Formulating a cooperative autonomous vehicle group is challenging in an urban scene that has complex road networks and diverse disturbance. Existing methods of vehicle cluster cooperation in a vehicular ad-hoc network cannot be applied to autonomous vehicles because the latter have different requirements for a vehicle group structure and communication quality. Existing studies focus on autonomous vehicle group cooperation in closed and highway scenes only. Their outcomes cannot be directly applied to an urban scene because of its complex road conditions, incomplete cooperation properties, and lack of a vehicle group size control strategy. In this work, we formulate a cooperation model for autonomous vehicle groups in such scene.

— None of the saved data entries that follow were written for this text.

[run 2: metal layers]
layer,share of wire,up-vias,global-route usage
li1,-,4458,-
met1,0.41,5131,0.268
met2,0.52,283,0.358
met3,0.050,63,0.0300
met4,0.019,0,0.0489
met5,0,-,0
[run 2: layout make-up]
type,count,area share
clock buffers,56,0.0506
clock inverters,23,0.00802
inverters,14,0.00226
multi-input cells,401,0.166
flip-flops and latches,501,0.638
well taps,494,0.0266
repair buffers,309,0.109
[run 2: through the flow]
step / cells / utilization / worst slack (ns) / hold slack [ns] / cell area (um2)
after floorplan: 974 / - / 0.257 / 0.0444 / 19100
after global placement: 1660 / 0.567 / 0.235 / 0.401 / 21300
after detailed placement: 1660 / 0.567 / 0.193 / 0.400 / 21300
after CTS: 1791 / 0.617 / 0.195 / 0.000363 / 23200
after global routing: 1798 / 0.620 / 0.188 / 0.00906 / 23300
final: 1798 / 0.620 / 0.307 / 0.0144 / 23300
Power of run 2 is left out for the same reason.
## src/source/umi_pkg.sv

```systemverilog
// UMI command package: width, opcode codes, atomic subtypes, command union, class, field and priority types
package umi_pkg;

   localparam int CW = 32;                          // Command word width

   // Opcodes, bit 0 set for requests
   localparam logic [4:0] umi_invalid      = 5'h00;
   localparam logic [4:0] umi_req_read     = 5'h01; // Load
   localparam logic [4:0] umi_req_write    = 5'h03; // Store needing an ack
   localparam logic [4:0] umi_req_posted   = 5'h05; // Store without ack
   localparam logic [4:0] umi_req_rdma     = 5'h07;
   localparam logic [4:0] umi_req_atomic   = 5'h09;
   localparam logic [4:0] umi_req_user0    = 5'h0b;
   localparam logic [4:0] umi_req_future0  = 5'h0d;
   localparam logic [4:0] umi_req_error    = 5'h0f;
   localparam logic [4:0] umi_req_link     = 5'h1f;

   // Responses, bit 0 clear and nonzero
   localparam logic [4:0] umi_resp_read    = 5'h02;
   localparam logic [4:0] umi_resp_write   = 5'h04;
   localparam logic [4:0] umi_resp_user0   = 5'h06;
   localparam logic [4:0] umi_resp_user1   = 5'h08;
   localparam logic [4:0] umi_resp_future0 = 5'h0a;
   localparam logic [4:0] umi_resp_future1 = 5'h0c;
   localparam logic [4:0] umi_resp_link    = 5'h0e;

   // Atomic subtypes, carried in len
   localparam logic [7:0] umi_atomic_add   = 8'h00;
   localparam logic [7:0] umi_atomic_and   = 8'h01;
   localparam logic [7:0] umi_atomic_or    = 8'h02;
   localparam logic [7:0] umi_atomic_xor   = 8'h03;
   localparam logic [7:0] umi_atomic_max   = 8'h04;
   localparam logic [7:0] umi_atomic_min   = 8'h05;
   localparam logic [7:0] umi_atomic_maxu  = 8'h06;
   localparam logic [7:0] umi_atomic_minu  = 8'h07;
   localparam logic [7:0] umi_atomic_swap  = 8'h08;
   localparam logic [3:0] umi_atomic_none  = 4'hf; // Unknown or not atomic

   // Transaction layout of the command word
   typedef struct packed {
      logic [4:0] hostid;                           // [31:27]
      logic [1:0] ureq;                             // [26:25]
      logic       ex;                               // [24]
      logic       eof;                              // [23]
      logic       eom;                              // [22]
      logic [1:0] prot;                             // [21:20]
      logic [3:0] qos;                              // [19:16]
      logic [7:0] len;                              // [15:8]
      logic [2:0] size;                             // [7:5]
      logic [4:0] opcode;                           // [4:0]
   } umi_txn_t;

   // Control layout for link and error words
   typedef struct packed {
      logic [4:0]      hostid;                      // [31:27]
      logic [CW-14:0]  payload;                     // Everything between size and hostid
      logic [2:0]      size;                        // [7:5]
      logic [4:0]      opcode;                      // [4:0]
   } umi_ctrl_t;

   typedef union packed {
      umi_txn_t  txn;
      umi_ctrl_t ctrl;
   } umi_cmd_u;

   // One-hot style opcode flags plus atomic subtype
   typedef struct packed {
      logic       invalid;
      logic       request;
      logic       response;
      logic       read;
      logic       write;
      logic       posted;
      logic       rdma;
      logic       atomic;
      logic       user0;
      logic       future0;
      logic       error;
      logic       link;
      logic       read_resp;
      logic       write_resp;
      logic       user0_resp;
      logic       user1_resp;
      logic       future0_resp;
      logic       future1_resp;
      logic       link_resp;
      logic [3:0] atomic_op;                        // Subtype code or 15
   } umi_cmd_class_t;

   typedef struct packed {
      logic [4:0]  opcode;
      logic [2:0]  size;
      logic [7:0]  len;
      logic [3:0]  qos;
      logic [1:0]  prot;
      logic        eom;
      logic        eof;
      logic        ex;
      logic [18:0] user;                            // Assembled per command type
      logic [1:0]  err;                             // Response or error code
      logic [4:0]  hostid;
   } umi_cmd_fields_t;

   typedef enum logic {
      PRIO_LOW  = 1'b0,
      PRIO_HIGH = 1'b1
   } umi_prio_e;

endpackage

```

## src/source/umi_decode.sv

```systemverilog
// Module umi_decode: combinational opcode classifier and atomic subtype decoder
`timescale 1ns/100ps

module umi_decode (
   input  umi_pkg::umi_cmd_u       cmd,
   output umi_pkg::umi_cmd_class_t cmd_class
);

   import umi_pkg::*;

   logic [4:0] op;                                  // Opcode shortcut
   logic [7:0] sub;                                 // Atomic subtype from len

   assign op  = cmd.txn.opcode;
   assign sub = cmd.txn.len;

   always_comb begin
      cmd_class           = '0;
      cmd_class.atomic_op = umi_atomic_none;        // Default when not atomic

      // Opcode match
      case (op)
         umi_req_read: begin
            cmd_class.read = 1'b1;
         end
         umi_req_write: begin
            cmd_class.write = 1'b1;                 // Acked store
         end
         umi_req_posted: begin
            cmd_class.posted = 1'b1;
         end
         umi_req_rdma: begin
            cmd_class.rdma = 1'b1;
         end
         umi_req_atomic: begin
            cmd_class.atomic = 1'b1;
         end
         umi_req_user0: begin
            cmd_class.user0 = 1'b1;
         end
         umi_req_future0: begin
            cmd_class.future0 = 1'b1;
         end
         umi_req_error: begin
            cmd_class.error = 1'b1;
         end
         umi_req_link: begin
            cmd_class.link = 1'b1;
         end
         umi_resp_read: begin
            cmd_class.read_resp = 1'b1;
         end
         umi_resp_write: begin
            cmd_class.write_resp = 1'b1;            // Write ack
         end
         umi_resp_user0: begin
            cmd_class.user0_resp = 1'b1;
         end
         umi_resp_user1: begin
            cmd_class.user1_resp = 1'b1;
         end
         umi_resp_future0: begin
            cmd_class.future0_resp = 1'b1;
         end
         umi_resp_future1: begin
            cmd_class.future1_resp = 1'b1;
         end
         umi_resp_link: begin
            cmd_class.link_resp = 1'b1;
         end
         umi_invalid: begin
            cmd_class.invalid = 1'b1;               // All-zero opcode
         end
         default: begin
            cmd_class.invalid = 1'b1;               // Unlisted code
         end
      endcase

      // Direction only for listed codes
      cmd_class.request  = ~cmd_class.invalid & op[0];
      cmd_class.response = ~cmd_class.invalid & ~op[0];

      // Subtype only meaningful for atomics
      if (cmd_class.atomic) begin
         case (sub)
            umi_atomic_add,
            umi_atomic_and,
            umi_atomic_or,
            umi_atomic_xor,
            umi_atomic_max,
            umi_atomic_min,
            umi_atomic_maxu,
            umi_atomic_minu,
            umi_atomic_swap: begin
               cmd_class.atomic_op = sub[3:0];      // Codes fit in 4 bits
            end
            default: begin
               cmd_class.atomic_op = umi_atomic_none;
            end
         endcase
      end
   end

endmodule

```

## src/source/umi_unpack.sv

```systemverilog
// Module umi_unpack: combinational slicer of command word into raw fields, user field and error code
`timescale 1ns/100ps

module umi_unpack (
   input  umi_pkg::umi_cmd_u        cmd,
   input  umi_pkg::umi_cmd_class_t  cmd_class,
   output umi_pkg::umi_cmd_fields_t fields
);

   logic [18:0] user_c;                             // Assembled user field
   logic [1:0]  err_c;                              // Error code

   // User field depends on the word layout
   always_comb begin
      if (cmd_class.link) begin
         user_c = cmd.ctrl.payload;                 // Full ctrl payload
      end else if (cmd_class.link_resp) begin
         user_c = {2'b00, cmd.ctrl.payload[16:0]};  // Bits 24:8 only
      end else if (cmd_class.error) begin
         user_c = {8'h00,
                   cmd.txn.ex,
                   cmd.txn.eof,
                   cmd.txn.eom,
                   cmd.txn.len};                    // Bits 24:22 then len
      end else if (cmd_class.request) begin
         user_c = {17'h0_0000, cmd.txn.ureq};
      end else begin
         user_c = 19'h0_0000;                       // Plain responses carry none
      end
   end

   // Error code only for responses and errors
   assign err_c = (cmd_class.response | cmd_class.error) ? cmd.txn.ureq : 2'b00;

   // Raw slices, qualified later
   assign fields.opcode = cmd.txn.opcode;
   assign fields.size   = cmd.txn.size;
   assign fields.len    = cmd.txn.len;
   assign fields.qos    = cmd.txn.qos;
   assign fields.prot   = cmd.txn.prot;
   assign fields.eom    = cmd.txn.eom;
   assign fields.eof    = cmd.txn.eof;
   assign fields.ex     = cmd.txn.ex;
   assign fields.user   = user_c;
   assign fields.err    = err_c;
   assign fields.hostid = cmd.txn.hostid;

endmodule

```

## src/source/umi_cmd_merge.sv

```systemverilog
// Module umi_cmd_merge: per-type field qualification, priority class and output register
`timescale 1ns/100ps

module umi_cmd_merge (
   input  logic                     clk,
   input  logic                     rst_n,
   input  logic                     cmd_valid,
   input  umi_pkg::umi_cmd_class_t  cmd_class,
   input  umi_pkg::umi_cmd_fields_t raw_fields,
   output logic                     out_valid,
   output umi_pkg::umi_cmd_class_t  out_class,
   output umi_pkg::umi_cmd_fields_t out_fields,
   output umi_pkg::umi_prio_e       out_prio
);

   import umi_pkg::*;

   umi_cmd_fields_t qual_c;                         // Qualified fields
   umi_prio_e       prio_c;                         // Next priority
   logic            no_size;
   logic            no_len;
   logic            no_qos;                         // Also covers prot
   logic            no_tail;                        // Covers eof and ex

   // Which fields a command type ignores
   assign no_size = cmd_class.error | cmd_class.link | cmd_class.link_resp;
   assign no_len  = cmd_class.atomic | no_size;     // Atomics use len as subtype
   assign no_qos  = cmd_class.link | cmd_class.link_resp;
   assign no_tail = cmd_class.error | cmd_class.response;

   always_comb begin
      qual_c        = '0;
      qual_c.opcode = raw_fields.opcode;            // Always kept
      qual_c.hostid = raw_fields.hostid;            // Always kept
      if (!cmd_class.invalid) begin
         qual_c.size = no_size ? 3'b000 : raw_fields.size;
         qual_c.len  = no_len  ? 8'h00  : raw_fields.len;
         qual_c.qos  = no_qos  ? 4'h0   : raw_fields.qos;
         qual_c.prot = no_qos  ? 2'b00  : raw_fields.prot;
         qual_c.eom  = raw_fields.eom;
         qual_c.eof  = no_tail ? 1'b0   : raw_fields.eof;
         qual_c.ex   = no_tail ? 1'b0   : raw_fields.ex;
         qual_c.user = raw_fields.user;
         qual_c.err  = raw_fields.err;
      end
   end

   // Posted stores and every response go first
   assign prio_c = (cmd_class.posted | cmd_class.response) ? PRIO_HIGH : PRIO_LOW;

   always_ff @(posedge clk) begin
      if (!rst_n) begin
         out_valid  <= 1'b0;
         out_class  <= '0;
         out_fields <= '0;
         out_prio   <= PRIO_LOW;
      end else begin
         out_valid <= cmd_valid;                    // One-cycle strobe
         if (cmd_valid) begin
            out_class  <= cmd_class;
            out_fields <= qual_c;
            out_prio   <= prio_c;
         end                                        // Else hold last result
      end
   end

endmodule

```

## src/source/umi_cmd_parser.sv

```systemverilog
// Module umi_cmd_parser: top level joining decoder, unpacker and merge register
`timescale 1ns/100ps

module umi_cmd_parser (
   input  logic                     clk,
   input  logic                     rst_n,
   input  logic                     cmd_valid,
   input  umi_pkg::umi_cmd_u        cmd,
   output logic                     out_valid,
   output umi_pkg::umi_cmd_class_t  out_class,
   output umi_pkg::umi_cmd_fields_t out_fields,
   output umi_pkg::umi_prio_e       out_prio
);

   import umi_pkg::*;

   umi_cmd_class_t  class_c;                        // Opcode class, combinational
   umi_cmd_fields_t raw_c;                          // Unqualified fields

   umi_decode decode_i (
      .cmd       (cmd),
      .cmd_class (class_c)
   );

   umi_unpack unpack_i (
      .cmd       (cmd),
      .cmd_class (class_c),
      .fields    (raw_c)
   );

   // Only registered stage
   umi_cmd_merge merge_i (
      .clk        (clk),
      .rst_n      (rst_n),
      .cmd_valid  (cmd_valid),
      .cmd_class  (class_c),
      .raw_fields (raw_c),
      .out_valid  (out_valid),
      .out_class  (out_class),
      .out_fields (out_fields),
      .out_prio   (out_prio)
   );

endmodule

```

## config.mk

```make
export PLATFORM = sky130hd
export DESIGN_NAME = umi_cmd_parser
export DESIGN_NICKNAME = d
export VERILOG_FILES = /design/src/source/umi_pkg.sv /design/src/source/umi_decode.sv /design/src/source/umi_unpack.sv /design/src/source/umi_cmd_merge.sv /design/src/source/umi_cmd_parser.sv
export SDC_FILE = /design/constraint.sdc
export NUM_CORES = 1
export LEC_CHECK = 0
export BUFFER_PORTS_ARGS = -buffer_cell sky130_fd_sc_hd__buf_2
export CORE_MARGIN = 8
export CORE_UTILIZATION = 55
export DETAILED_ROUTE_END_ITERATION = 6
export HOLD_SLACK_MARGIN = 0.05
export PLACE_DENSITY = 0.85
export SYNTH_ARGS = -nofsm -noshare
export SYNTH_HDL_FRONTEND = slang
export SYNTH_HIERARCHICAL = 1
export SYNTH_SLANG_ARGS = --single-unit
```

## constraint.sdc

```tcl
create_clock -name clk -period 6.3 [get_ports clk]
set_input_delay 0.945 -clock clk [delete_from_list [all_inputs] [get_ports clk]]
set_output_delay 0.945 -clock clk [all_outputs]
set_load 0.02 [all_outputs]
```

==> results list, run 1 <==
* Setup slack at placement: 3246 ps
- Yosys warning count: 6
* Filler cell count in the final layout: between 500 and 600
- Cts-stage hold buffer count: 0
- Count of antenna-violating nets left after detailed routing: 0
* Residual DRC: 0
- The critical path crosses 7 cells after its start point.
- In this run the post-CTS setup repair buffer count came out at 0.
- Data arrives at the worst endpoint at 3020 ps.
- Maximum root-to-sink buffer count: 2
- CTS sink cnt: 76
- The worst setup path is launched from a primary input.
* Static leakage power: 1.852 nW
* Number of buffers created by CTS: 9
- The clock reaches the later pin of the worst-skew pair after around 330 ps.
* Total setup violations reported at the end of the flow: 0
* Tcrit/Tclk final: 43.73%
- For this run, the slowest stage of the critical path takes 610 ps.
* Weighted congestion reported at the end of routability-driven placement: 0.8240
* Die height: 96.25 um
- Final setup margin: 3545 ps
- Leaving out fill and tap cells, the most frequent cell in the layout is sky130_fd_sc_hd__buf_2.
- In the synthesized netlist, the number of instances is 364.
- Number of hold-slack violations in the final timing report: 0
- Counting every net in the synthesized netlist gives 399.
- Dividing the synthesized area by the synthesized cell count gives 9.731 um2.
- Drt first pass iters: 4
- The first global-routing pass estimated between 10000 and 15000 um of wire.
- In the synthesized netlist the async set-or-reset flop fraction comes to 0%.
* Total congestion overflow after global routing: 0
- Max-cap violations in this run came to 0.
* Total Die Area: 9264 um2
- Counting both buffers and inverters, the worst setup path holds a total of 1.
- Area of the core: 6277 um2
- Critical path's top delay family: simple AND/OR/NAND/NOR gates
- 0 antenna diodes ended up in the layout.
- Routed vias/inst: about 5.5
- Fmax: 362.9 MHz
* Antenna violations before repair: 0
- Post-Route WL: 8949 um
* Combined area of all synthesized cells: approximately 3500 um2
- CTS placed an instance of sky130_fd_sc_hd__clkbuf_8 at the clock tree root.
* Required time of the critical path: about 6600 ps
- For the pin with the worst max-slew slack, the measured transition is 1104 ps.
- Count of unique library cells instantiated by Yosys: 41
- Number of H-tree branching levels: 3
- Max-slew violation count: 0
* Share of cells above drive strength 1: 32.34%
* Cell area after placement: slightly below 4000 um2
* Clock tree from TritonCTS: yes
- Total Neg Setup Slack: 0 ps
- Reg-to-reg setup timing slack: 5580 ps
* Area added between synthesis and finish: 16.60%
- Beginning of the worst register-to-register path: merge_i/out_fields[16]
- The number of global-route vias before repair was 2840.
* Slew margin rel.: 26.38%
- For this configuration, the core starts out at a cell density of 56.43%.
- After clock tree synthesis, the clock-pin slew on the worst setup and hold paths is 70 ps.
- The routed design could run at a clock period as short as between 2000 and 3000 ps.
* Count of cells resized by post-cts repair: 0
- The die is 96.25 um wide.
- Unrepaired setup endpoints after global routing: false
- CP endpoint: merge_i/out_fields[22]
- STA classifies the critical path endpoint as a flip-flop.
* Post-synthesis sequential element count: 76
- Summed over all nets, the half-perimeter wirelength after detailed placement is 6344 um.
* WL per Instance: 17.44 um
- Cell area after layout: 4130 um2
- For this design the ratio of total power to cell area is approximately 270 nW/um2.
* Category of the most critical setup path: primary input to flip-flop
- Global routing used between 15 and 20% of the available tracks.
- For this run, the leading register cell type out of synthesis is sky130_fd_sc_hd__dfxtp_1.
- Worst setup path startpoint: cmd[2]
- Clock Skews: 0 ps
- The endpoint identified for the worst register-to-register timing path is merge_i/out_fields[16].
- In this run the tool buffered the top-level ports with 110 buffer cells.
- EDFF count, synth: 0
- Cell chain of the critical path: buf_2 -> or3b_2 -> nor2_1 -> or2_1 -> and2_1 -> a22oi_1 -> nor2b_1
- The tightest min-delay check is of the flip-flop to flip-flop type.
- Entering global routing, the biggest net connects 77 pins.
- Nets: 468
- The library cells used most frequently in the layout, excluding fill and tap cells, are sky130_fd_sc_hd__buf_2, sky130_fd_sc_hd__dfxtp_1, sky130_fd_sc_hd__nor2b_1.
- Length in cells of the worst reg-to-reg path: 2
* Top-Level Pins: between 100 and 150
- Drt first-iter violations: 220
- Placement Rows: 29
- Largest fanout on the critical path: 13
* Highest-delay cell along the critical path: sky130_fd_sc_hd__nor2_1
- The worst-case IR drop observed on VDD is approximately 200 uV.
- Summing the sequential cell areas from Yosys gives between 40 and 50% of the chip area.
* DR vias: roughly 2800
- The flow ran to the end, and the final reports show no timing, DRC or antenna violations.
- Total power after layout: between 1 and 1.5 mW
- Hold depth: 1
[cell families after synthesis]
logic type	synth area share, %
buffers and inverters	10.17
flip-flops	42.95
multiplexers	9.891
AND/OR/NAND/NOR	25.40
AO/OA/AOI/OAI	11.59
[layer usage]
layer,wire length (um),up-vias,GRT usage [%]
li1,-,1370,-
met1,3751,1355,23.12
met2,4269,100,31.67
met3,764,13,5.304
met4,163,0,8.579
met5,0,-,0
[flip-flops by register name (all words and copies together), names as in the netlist]
name                count
merge_i/out_class      23
merge_i/out_fields     51
merge_i/out_prio        1
merge_i/out_valid       1
[how the worst min path moves through the flow]
stage | slack, ps | startpoint | endpoint
final | 480 | merge_i/out_fields[27] | merge_i/out_fields[27]
after global routing | 510 | merge_i/out_fields[26] | merge_i/out_fields[26]
after detailed placement | 470 | merge_i/out_fields[26] | merge_i/out_fields[26]
after CTS | 480 | merge_i/out_fields[26] | merge_i/out_fields[26]
after global placement | 460 | merge_i/out_fields[26] | merge_i/out_fields[26]
after floorplan | 590 | merge_i/out_fields[4] | merge_i/out_fields[4]
[layout make-up]
type | instances | area, um2 | share of cell area [%]
clock buffer | 9 | 123.9 | 2.999
tap | 77 | 96.34 | 2.333
inverter | 4 | 15.01 | 0.3635
clock inverter | 5 | 150.1 | 3.635
multi-input combinational | 231 | 1665 | 40.32
sequential | 76 | 1521 | 36.84
timing repair buffer | 111 | 558.0 | 13.51
[through the flow]
step	hold WS (ps)	cells	util [%]
after CTS	483.9	513	65.80
after detailed placement	467.5	499	61.43
after global routing	508.0	513	65.80
after global placement	462.6	499	61.43
after floorplan	589.3	364	-
final	481.0	513	65.80
[power by group]
part           switching, mW  internal [mW]  leakage [nW]  total (mW)
logic                 0.0758         0.0488          1.10       0.125
clock network          0.169          0.339         0.135       0.508
registers            0.00707          0.494         0.618       0.501
total                  0.252          0.882          1.85        1.13
[synthesized netlist by cell type (5+ instances only)]
cell	number	share of area (%)
sky130_fd_sc_hd__mux2i_1	35	9.9
sky130_fd_sc_hd__buf_4	31	6.6
sky130_fd_sc_hd__and2b_2	6	1.5
sky130_fd_sc_hd__nor3b_1	5	1.1
sky130_fd_sc_hd__nand2_1	7	0.74
sky130_fd_sc_hd__nor2b_1	75	13
sky130_fd_sc_hd__a32oi_1	11	2.7
sky130_fd_sc_hd__o21ai_0	7	0.99
sky130_fd_sc_hd__dfxtp_1	76	43
sky130_fd_sc_hd__and2_1	7	1.2
sky130_fd_sc_hd__nor2_1	12	1.3
sky130_fd_sc_hd__buf_2	6	0.85
sky130_fd_sc_hd__a22oi_1	28	5.9
sky130_fd_sc_hd__nor3_1	6	0.85
sky130_fd_sc_hd__clkbuf_1	12	1.3
Power figures use the tool's default switching activity.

First, we analyze cooperation criteria based on the non-colliding aggregate motion of flocks and deduce the connectivity, coupling, timeliness, evolvability, and adaptivity of a vehicle group, based on which we propose a cooperation model. Next, we solve our model by using a modified distributed evolutionary multi-objective optimization method, prove its convergence, and analyze its computational complexity. Finally, we conduct simulations on synthetic and real roads to show its performance in terms of average connectivity, coupling, timeliness, evolvability, and adaptivity of vehicle groups.